紅葉した桜の葉っぱが、カメの頭をかすめて落ちた。カメは思わず頭を引っ込めようとして身ぶるいする。
だんだん食欲がなくなってきたみたい。
体が妙に気だるいし、背中の甲羅も重い。
もう水を掻くのもおっくうだ。
やがて、水面に落ちた枯葉と一緒に、カメは一匹ずつため池の底に沈んでいく。中には寝つきの悪いカメもいて、いつまでも水面で頑張っていたが、ついには、その宵っ張りカメも深い眠りに落ちていく。
カメは水温が20℃を切ると食欲が落ちる。そうして少しずつ腸を空にしていく。やがて水温が10℃以下になると冬眠に入るという。カメの冬眠行動は水温に支配されているのだ。
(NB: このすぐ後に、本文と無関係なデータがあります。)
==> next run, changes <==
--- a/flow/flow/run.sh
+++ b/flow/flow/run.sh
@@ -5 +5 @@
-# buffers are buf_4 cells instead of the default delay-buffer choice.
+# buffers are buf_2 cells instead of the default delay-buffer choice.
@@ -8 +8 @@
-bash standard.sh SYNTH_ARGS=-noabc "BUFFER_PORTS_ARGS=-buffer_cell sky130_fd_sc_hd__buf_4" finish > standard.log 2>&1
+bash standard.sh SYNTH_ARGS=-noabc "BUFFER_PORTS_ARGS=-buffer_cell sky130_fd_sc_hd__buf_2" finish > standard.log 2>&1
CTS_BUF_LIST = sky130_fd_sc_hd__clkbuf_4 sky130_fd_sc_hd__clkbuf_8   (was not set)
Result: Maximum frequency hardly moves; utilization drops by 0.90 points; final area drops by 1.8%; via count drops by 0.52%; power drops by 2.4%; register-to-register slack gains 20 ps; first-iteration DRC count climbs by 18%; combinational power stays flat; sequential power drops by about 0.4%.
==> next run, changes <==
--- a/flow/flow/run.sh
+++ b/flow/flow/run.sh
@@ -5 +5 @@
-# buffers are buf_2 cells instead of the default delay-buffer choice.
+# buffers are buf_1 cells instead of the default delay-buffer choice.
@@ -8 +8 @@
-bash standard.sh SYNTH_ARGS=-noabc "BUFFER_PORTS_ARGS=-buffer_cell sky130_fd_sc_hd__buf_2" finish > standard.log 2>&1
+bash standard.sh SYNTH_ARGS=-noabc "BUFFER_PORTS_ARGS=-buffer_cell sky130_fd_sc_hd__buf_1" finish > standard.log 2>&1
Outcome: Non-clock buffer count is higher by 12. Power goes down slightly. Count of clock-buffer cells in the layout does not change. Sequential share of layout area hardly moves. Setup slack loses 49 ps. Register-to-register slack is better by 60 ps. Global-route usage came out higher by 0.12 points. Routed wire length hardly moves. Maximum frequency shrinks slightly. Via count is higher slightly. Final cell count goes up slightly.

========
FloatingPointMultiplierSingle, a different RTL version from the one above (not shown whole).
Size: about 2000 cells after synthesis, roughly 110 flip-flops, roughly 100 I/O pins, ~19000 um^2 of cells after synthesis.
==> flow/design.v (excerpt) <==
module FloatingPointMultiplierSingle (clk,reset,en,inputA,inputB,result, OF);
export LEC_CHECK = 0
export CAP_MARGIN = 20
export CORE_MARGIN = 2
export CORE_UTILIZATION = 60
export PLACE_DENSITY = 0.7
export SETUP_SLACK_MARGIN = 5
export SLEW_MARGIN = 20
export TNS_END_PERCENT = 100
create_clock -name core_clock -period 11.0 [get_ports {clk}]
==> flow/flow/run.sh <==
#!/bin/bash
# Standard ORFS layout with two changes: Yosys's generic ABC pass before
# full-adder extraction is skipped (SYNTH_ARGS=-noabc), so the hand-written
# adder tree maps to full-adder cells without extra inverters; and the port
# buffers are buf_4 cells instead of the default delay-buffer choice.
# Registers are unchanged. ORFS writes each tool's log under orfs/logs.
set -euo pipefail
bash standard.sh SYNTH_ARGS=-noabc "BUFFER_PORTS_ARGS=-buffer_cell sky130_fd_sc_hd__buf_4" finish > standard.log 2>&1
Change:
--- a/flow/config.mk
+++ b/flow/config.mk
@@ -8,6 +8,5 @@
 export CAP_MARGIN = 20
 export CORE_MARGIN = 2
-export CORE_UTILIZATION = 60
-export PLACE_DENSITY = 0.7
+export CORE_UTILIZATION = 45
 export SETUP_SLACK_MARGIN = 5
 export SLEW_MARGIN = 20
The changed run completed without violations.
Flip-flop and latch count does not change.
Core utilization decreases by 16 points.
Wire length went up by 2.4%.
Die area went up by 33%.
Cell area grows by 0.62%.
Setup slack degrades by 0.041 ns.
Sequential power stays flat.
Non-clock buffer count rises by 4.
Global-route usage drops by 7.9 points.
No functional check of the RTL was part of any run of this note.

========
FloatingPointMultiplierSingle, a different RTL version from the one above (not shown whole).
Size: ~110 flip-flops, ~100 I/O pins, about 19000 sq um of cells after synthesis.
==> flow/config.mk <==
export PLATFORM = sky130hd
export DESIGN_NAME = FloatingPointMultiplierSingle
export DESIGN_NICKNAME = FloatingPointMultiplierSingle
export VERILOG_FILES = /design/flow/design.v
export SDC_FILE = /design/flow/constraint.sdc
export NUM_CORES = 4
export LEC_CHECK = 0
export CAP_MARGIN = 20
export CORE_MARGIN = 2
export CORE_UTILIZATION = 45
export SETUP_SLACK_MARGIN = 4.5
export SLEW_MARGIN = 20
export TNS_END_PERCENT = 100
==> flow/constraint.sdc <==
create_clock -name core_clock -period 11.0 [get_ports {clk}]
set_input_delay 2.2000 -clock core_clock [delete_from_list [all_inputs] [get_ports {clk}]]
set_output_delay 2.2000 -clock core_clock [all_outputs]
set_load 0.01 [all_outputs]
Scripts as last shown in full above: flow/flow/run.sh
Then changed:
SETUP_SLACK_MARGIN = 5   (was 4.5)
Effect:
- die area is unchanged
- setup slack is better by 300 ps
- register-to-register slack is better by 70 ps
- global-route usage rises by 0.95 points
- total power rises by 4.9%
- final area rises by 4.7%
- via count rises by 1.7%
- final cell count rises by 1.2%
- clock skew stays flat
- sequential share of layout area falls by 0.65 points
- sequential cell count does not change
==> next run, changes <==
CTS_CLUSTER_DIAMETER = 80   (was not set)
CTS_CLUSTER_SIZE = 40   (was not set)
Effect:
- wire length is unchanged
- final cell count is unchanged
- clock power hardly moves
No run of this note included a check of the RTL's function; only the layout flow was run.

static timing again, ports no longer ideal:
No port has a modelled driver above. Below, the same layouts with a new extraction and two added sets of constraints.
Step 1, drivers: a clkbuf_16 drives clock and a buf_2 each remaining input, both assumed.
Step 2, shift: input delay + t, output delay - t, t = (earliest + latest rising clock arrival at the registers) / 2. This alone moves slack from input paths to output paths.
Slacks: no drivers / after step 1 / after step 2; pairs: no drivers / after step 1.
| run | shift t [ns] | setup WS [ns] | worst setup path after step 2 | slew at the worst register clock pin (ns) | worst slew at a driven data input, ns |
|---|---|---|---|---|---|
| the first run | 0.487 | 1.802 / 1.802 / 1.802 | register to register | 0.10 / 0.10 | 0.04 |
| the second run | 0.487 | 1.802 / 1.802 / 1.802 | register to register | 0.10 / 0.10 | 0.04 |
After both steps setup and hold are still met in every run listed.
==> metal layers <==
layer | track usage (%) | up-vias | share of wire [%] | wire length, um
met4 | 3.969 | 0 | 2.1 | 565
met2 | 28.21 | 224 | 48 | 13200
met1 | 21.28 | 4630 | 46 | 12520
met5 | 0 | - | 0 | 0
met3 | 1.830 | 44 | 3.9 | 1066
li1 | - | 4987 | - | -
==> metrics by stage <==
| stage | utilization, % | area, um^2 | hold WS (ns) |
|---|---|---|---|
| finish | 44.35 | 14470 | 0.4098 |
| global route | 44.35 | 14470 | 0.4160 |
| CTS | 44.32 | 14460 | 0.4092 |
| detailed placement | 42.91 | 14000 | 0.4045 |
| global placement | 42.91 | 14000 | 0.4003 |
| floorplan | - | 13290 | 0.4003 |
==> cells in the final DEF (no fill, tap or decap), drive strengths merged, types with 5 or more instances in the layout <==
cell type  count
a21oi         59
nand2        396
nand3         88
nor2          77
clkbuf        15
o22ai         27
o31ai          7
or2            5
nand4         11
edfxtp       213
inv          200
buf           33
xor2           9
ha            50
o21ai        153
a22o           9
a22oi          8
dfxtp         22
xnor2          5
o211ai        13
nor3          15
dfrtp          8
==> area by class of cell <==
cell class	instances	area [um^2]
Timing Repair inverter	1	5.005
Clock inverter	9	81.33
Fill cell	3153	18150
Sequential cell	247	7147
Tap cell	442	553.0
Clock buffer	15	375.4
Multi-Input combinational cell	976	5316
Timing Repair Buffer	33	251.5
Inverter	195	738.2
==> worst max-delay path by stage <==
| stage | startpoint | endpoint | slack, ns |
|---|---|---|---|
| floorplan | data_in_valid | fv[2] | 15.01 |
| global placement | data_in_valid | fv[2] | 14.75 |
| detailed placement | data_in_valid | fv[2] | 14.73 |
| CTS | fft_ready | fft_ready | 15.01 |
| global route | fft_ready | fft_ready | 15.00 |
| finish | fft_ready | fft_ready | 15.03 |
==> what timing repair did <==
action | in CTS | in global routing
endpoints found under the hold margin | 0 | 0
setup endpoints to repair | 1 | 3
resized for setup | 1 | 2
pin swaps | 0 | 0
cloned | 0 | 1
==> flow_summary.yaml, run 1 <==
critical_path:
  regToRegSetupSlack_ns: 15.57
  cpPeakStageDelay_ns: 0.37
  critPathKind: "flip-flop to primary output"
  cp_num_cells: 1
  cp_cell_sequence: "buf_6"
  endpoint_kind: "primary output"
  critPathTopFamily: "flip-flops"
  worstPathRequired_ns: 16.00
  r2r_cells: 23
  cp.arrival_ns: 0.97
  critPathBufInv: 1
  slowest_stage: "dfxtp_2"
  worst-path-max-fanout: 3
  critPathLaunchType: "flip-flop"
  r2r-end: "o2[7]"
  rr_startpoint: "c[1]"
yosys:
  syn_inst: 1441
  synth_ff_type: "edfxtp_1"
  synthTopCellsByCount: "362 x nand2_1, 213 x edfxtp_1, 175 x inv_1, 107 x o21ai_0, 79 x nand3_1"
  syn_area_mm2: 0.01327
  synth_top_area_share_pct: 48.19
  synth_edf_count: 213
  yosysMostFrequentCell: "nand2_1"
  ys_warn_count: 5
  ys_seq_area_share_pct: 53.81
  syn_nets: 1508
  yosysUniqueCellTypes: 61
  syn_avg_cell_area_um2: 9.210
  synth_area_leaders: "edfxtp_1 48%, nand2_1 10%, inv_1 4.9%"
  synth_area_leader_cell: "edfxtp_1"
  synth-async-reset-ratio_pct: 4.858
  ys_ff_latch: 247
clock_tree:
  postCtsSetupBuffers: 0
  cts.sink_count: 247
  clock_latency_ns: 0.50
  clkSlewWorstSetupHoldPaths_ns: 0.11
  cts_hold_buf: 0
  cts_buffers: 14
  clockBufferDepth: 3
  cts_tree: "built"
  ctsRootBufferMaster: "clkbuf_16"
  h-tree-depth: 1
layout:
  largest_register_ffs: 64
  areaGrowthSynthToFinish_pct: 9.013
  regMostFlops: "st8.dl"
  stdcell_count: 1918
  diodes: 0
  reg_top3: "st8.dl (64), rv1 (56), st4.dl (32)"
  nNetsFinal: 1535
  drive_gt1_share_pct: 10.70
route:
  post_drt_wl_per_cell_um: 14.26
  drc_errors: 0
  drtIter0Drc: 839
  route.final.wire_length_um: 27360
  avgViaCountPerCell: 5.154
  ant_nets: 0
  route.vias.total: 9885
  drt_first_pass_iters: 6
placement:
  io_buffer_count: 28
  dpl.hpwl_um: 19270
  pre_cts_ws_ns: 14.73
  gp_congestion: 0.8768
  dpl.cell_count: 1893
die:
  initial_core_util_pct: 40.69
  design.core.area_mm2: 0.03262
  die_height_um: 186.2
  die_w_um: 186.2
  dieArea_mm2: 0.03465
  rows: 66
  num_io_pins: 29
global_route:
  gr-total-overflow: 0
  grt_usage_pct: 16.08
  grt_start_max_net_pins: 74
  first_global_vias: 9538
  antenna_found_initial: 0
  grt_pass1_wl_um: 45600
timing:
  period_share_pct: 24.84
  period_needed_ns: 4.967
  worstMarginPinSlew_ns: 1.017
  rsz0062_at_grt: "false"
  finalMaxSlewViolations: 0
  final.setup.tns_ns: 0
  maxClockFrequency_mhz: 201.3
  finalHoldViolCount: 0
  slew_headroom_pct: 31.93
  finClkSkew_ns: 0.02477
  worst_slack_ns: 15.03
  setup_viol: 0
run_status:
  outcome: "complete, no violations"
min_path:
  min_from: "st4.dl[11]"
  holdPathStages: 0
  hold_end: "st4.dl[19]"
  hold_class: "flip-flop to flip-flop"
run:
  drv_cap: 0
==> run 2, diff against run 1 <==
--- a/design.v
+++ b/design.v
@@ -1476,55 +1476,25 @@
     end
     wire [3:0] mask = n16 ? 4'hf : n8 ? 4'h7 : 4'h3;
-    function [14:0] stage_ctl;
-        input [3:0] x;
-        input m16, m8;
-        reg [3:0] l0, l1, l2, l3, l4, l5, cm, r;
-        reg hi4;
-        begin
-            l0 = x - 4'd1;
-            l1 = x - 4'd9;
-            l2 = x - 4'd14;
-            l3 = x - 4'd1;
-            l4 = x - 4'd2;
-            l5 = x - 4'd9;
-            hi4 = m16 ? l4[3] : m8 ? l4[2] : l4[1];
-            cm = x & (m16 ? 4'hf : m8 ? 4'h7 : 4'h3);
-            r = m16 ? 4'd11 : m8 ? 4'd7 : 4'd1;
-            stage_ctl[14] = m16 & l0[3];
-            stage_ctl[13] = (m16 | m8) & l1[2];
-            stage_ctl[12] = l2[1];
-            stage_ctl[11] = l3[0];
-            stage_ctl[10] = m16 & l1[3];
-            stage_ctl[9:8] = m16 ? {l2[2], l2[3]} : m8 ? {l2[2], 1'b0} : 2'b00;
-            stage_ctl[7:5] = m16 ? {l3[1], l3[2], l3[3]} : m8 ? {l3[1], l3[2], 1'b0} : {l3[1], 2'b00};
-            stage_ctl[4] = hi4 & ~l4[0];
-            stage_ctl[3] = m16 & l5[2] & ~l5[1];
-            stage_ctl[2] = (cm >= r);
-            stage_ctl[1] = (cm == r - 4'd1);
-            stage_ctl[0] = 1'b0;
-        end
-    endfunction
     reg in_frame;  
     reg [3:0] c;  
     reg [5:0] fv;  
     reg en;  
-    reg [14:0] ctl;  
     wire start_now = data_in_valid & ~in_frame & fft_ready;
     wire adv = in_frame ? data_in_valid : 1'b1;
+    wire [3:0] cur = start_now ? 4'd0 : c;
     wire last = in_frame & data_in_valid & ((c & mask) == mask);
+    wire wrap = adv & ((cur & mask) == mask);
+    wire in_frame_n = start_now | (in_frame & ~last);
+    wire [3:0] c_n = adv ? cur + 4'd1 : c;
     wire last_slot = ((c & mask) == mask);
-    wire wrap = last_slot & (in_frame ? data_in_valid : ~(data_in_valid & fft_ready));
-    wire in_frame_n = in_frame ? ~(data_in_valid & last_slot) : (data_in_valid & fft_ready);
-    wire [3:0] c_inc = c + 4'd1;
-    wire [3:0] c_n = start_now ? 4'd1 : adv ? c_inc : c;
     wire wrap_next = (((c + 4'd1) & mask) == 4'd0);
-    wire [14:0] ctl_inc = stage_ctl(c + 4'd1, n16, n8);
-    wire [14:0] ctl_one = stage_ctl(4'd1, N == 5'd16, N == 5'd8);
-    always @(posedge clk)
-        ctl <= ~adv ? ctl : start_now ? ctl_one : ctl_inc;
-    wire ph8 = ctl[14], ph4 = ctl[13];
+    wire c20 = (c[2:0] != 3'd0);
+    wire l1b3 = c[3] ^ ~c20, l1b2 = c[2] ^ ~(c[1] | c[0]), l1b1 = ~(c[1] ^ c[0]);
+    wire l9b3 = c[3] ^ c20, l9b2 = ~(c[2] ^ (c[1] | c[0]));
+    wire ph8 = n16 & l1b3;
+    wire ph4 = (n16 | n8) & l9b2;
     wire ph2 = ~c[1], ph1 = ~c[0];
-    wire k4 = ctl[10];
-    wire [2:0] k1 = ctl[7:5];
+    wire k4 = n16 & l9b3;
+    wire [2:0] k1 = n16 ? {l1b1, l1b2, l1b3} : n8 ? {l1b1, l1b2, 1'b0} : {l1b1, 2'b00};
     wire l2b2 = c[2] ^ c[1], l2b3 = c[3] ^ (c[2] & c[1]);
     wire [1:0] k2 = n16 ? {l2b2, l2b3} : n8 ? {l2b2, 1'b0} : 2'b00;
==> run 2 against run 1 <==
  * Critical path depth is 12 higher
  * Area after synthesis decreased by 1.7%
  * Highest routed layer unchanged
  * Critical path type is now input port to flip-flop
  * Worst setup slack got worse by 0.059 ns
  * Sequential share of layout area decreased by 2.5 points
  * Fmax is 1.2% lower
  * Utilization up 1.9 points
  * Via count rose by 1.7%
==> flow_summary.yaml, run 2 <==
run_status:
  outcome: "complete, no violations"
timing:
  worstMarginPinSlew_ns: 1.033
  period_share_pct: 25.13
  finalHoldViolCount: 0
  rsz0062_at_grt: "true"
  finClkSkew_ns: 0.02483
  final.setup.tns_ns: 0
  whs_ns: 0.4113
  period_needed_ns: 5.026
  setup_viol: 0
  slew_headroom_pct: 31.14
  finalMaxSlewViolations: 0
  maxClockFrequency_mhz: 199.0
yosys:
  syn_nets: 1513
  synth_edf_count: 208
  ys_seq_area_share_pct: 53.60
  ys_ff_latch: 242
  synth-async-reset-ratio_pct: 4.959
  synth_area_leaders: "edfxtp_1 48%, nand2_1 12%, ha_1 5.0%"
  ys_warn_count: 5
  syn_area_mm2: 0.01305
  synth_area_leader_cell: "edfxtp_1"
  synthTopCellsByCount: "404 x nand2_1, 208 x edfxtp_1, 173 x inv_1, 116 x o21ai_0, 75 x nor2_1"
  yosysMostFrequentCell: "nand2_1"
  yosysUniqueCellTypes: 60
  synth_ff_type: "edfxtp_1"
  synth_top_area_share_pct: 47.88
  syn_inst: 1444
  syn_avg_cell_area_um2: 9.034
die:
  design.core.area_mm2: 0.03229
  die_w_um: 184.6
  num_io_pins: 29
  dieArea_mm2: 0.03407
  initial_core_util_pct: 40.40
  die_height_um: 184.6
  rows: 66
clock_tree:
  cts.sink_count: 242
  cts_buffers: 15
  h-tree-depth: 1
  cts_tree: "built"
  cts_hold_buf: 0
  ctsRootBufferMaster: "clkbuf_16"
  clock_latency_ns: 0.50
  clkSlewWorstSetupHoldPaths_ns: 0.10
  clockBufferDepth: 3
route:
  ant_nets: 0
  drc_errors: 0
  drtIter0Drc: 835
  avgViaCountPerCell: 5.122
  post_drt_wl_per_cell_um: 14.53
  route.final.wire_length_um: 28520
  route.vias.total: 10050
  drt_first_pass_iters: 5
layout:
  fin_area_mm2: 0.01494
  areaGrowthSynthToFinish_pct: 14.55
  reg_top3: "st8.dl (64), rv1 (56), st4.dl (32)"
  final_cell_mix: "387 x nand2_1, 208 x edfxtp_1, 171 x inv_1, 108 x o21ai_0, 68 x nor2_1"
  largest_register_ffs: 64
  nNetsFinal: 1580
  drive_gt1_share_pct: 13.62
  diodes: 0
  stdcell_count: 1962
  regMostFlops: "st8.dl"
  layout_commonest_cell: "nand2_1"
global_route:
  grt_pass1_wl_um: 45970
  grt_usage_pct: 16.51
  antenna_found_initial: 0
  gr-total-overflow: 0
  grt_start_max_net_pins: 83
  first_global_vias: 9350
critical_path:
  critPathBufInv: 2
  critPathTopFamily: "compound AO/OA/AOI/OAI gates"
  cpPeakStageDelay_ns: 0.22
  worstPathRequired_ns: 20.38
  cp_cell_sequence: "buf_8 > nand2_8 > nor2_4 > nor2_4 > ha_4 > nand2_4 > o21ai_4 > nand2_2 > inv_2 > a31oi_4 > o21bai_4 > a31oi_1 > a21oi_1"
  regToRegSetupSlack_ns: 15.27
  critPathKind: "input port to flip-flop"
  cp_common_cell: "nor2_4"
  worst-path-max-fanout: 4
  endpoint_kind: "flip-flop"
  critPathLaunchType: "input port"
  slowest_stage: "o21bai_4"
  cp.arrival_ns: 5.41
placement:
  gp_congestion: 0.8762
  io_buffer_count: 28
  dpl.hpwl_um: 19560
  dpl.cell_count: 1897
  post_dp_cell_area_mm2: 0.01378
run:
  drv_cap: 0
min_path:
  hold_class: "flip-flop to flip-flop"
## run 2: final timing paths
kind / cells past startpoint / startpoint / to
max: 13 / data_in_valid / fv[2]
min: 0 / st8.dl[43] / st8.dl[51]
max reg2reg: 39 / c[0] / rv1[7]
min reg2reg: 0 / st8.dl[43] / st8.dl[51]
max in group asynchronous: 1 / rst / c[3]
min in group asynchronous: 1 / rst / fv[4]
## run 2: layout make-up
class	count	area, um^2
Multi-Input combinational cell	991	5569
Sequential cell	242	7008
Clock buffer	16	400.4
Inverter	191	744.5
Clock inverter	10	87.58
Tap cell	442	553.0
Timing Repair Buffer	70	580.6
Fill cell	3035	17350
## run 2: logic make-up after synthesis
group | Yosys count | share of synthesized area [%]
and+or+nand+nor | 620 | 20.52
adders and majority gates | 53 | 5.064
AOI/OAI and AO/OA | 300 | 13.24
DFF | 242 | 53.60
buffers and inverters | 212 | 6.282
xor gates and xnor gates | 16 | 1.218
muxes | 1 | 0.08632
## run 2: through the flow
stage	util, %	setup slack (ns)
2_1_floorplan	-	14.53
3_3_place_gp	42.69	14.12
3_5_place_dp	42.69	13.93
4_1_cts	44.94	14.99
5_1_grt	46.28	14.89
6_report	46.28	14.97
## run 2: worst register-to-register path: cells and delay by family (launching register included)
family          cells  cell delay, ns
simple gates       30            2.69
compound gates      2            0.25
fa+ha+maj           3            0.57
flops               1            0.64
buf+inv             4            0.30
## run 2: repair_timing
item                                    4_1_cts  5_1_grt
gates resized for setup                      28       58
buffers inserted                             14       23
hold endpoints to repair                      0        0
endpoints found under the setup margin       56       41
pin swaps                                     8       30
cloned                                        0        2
飼育されているカメは、水温が下がらないように保温管理をすると、冬眠をしない。幼いカメなどを無理に冬眠させると、そのまま死んでしまうこともあるらしいから、冬眠というのは危険な選択でもあるのかもしれない。
池の底で、石ころのようになって眠っている無数のカメの姿を、ぼくは想像する。
甲羅には少しずつ泥がかぶさっていく。池の底もカメも見分けがつかなくなる頃、カメは深い眠りの中にある。まさに、泥のように眠る、のだ。
ひとは冬眠しない。だが、ときには深く眠りたいと思うこともある。
現代人は浅く短い眠りが習慣となり、いつのまにか、本当の眠りを忘れてしまっているといわれる。
特にいまは、コロナ禍で厳しくつらい冬の季節を生きるよりも、思い切って冬眠が出来たら、心身ともにリフレッシュできて、新しい生活の展開もあるかもしれない、と思ったりする。
だが、人間はカメにはなれない。
カメは冬の季節を知らない。
カメは眠っている間に、秋からいきなり春を迎える。水温が上がり体が温められると、徐々に生命の感覚が戻ってくるのだろう。
目覚めたカメは、甲羅に積もった泥を振り払いながら、ゆっくり水面に浮き上がっていく。頭上に少しずつ明るい世界が下りてくる。そして、突如、水の幕が裂けて青空がひろがる。
それは、どんな新しい朝だろうか。どんな再生の春だろうか。
そうやって、カメは万年生きるんかな。